Start of Listed entries
===== src/rtl/tod_pkg.sv =====
`timescale 1ns/1ps
package tod_pkg;

   typedef enum logic [1:0] {
      SLOT_TENTHS = 2'd0,
      SLOT_SEC    = 2'd1,
      SLOT_MIN    = 2'd2,
      SLOT_HOUR   = 2'd3
   } tod_slot_e;

   typedef struct packed {
      logic [3:0] tenths;
      logic [6:0] sec;
      logic [6:0] min;
      logic       pm;
      logic [4:0] hr;
   } tod_time_t;

   localparam logic [4:0] HOUR_RESET = 5'h12;

   function automatic logic [7:0] slot_byte(input tod_time_t t, input tod_slot_e s);
      case (s)
         SLOT_TENTHS: return {4'h0, t.tenths};
         SLOT_SEC:    return {1'b0, t.sec};
         SLOT_MIN:    return {1'b0, t.min};
         default:     return {t.pm, 2'b00, t.hr};
      endcase
   endfunction

endpackage


===== src/rtl/tod_prescaler.sv =====
`timescale 1ns/1ps
module tod_prescaler #(
   parameter int unsigned SLOW_TICKS = 5,
   parameter int unsigned FAST_TICKS = 6
) (
   input  logic clk,
   input  logic rst_n,
   input  logic clear_i,
   input  logic run_i,
   input  logic tick_i,
   input  logic sel_fast_i,
   output logic step_o
);
   localparam int unsigned MAX_TICKS = (SLOW_TICKS > FAST_TICKS) ? SLOW_TICKS : FAST_TICKS;
   localparam int unsigned CNT_W     = $clog2(MAX_TICKS);

   if (SLOW_TICKS < 2 || FAST_TICKS < 2) begin : g_bad_ticks
      $error("tod_prescaler: divisors must be at least 2");
   end

   logic [CNT_W-1:0] cnt_q;
   logic [CNT_W-1:0] last_val;
   logic             at_last;

   if (SLOW_TICKS == FAST_TICKS) begin : g_single_rate
      assign last_val = CNT_W'(SLOW_TICKS - 1);
   end else begin : g_dual_rate
      assign last_val = sel_fast_i ? CNT_W'(FAST_TICKS - 1) : CNT_W'(SLOW_TICKS - 1);
   end

   assign at_last = (cnt_q >= last_val);
   assign step_o  = run_i & tick_i & at_last;

   always_ff @(posedge clk or negedge rst_n) begin
      if (!rst_n)              cnt_q <= '0;
      else if (clear_i)        cnt_q <= '0;
      else if (run_i & tick_i) cnt_q <= at_last ? '0 : cnt_q + 1'b1;
   end

   // a step leaves the divider at zero, so two steps never touch
   assert_step_gap_R3: assert property (@(posedge clk) disable iff (!rst_n)
      step_o |=> !step_o);

   // a clear leaves no partial count behind
   assert_clear_restarts_R7: assert property (@(posedge clk) disable iff (!rst_n)
      clear_i |=> !step_o || (last_val == '0));

endmodule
End of Listed entries
Exercise instructions:
Which lines above contain the word "leaves"? Copy all of them.

Response to this task:
   // a step leaves the divider at zero, so two steps never touch
   // a clear leaves no partial count behind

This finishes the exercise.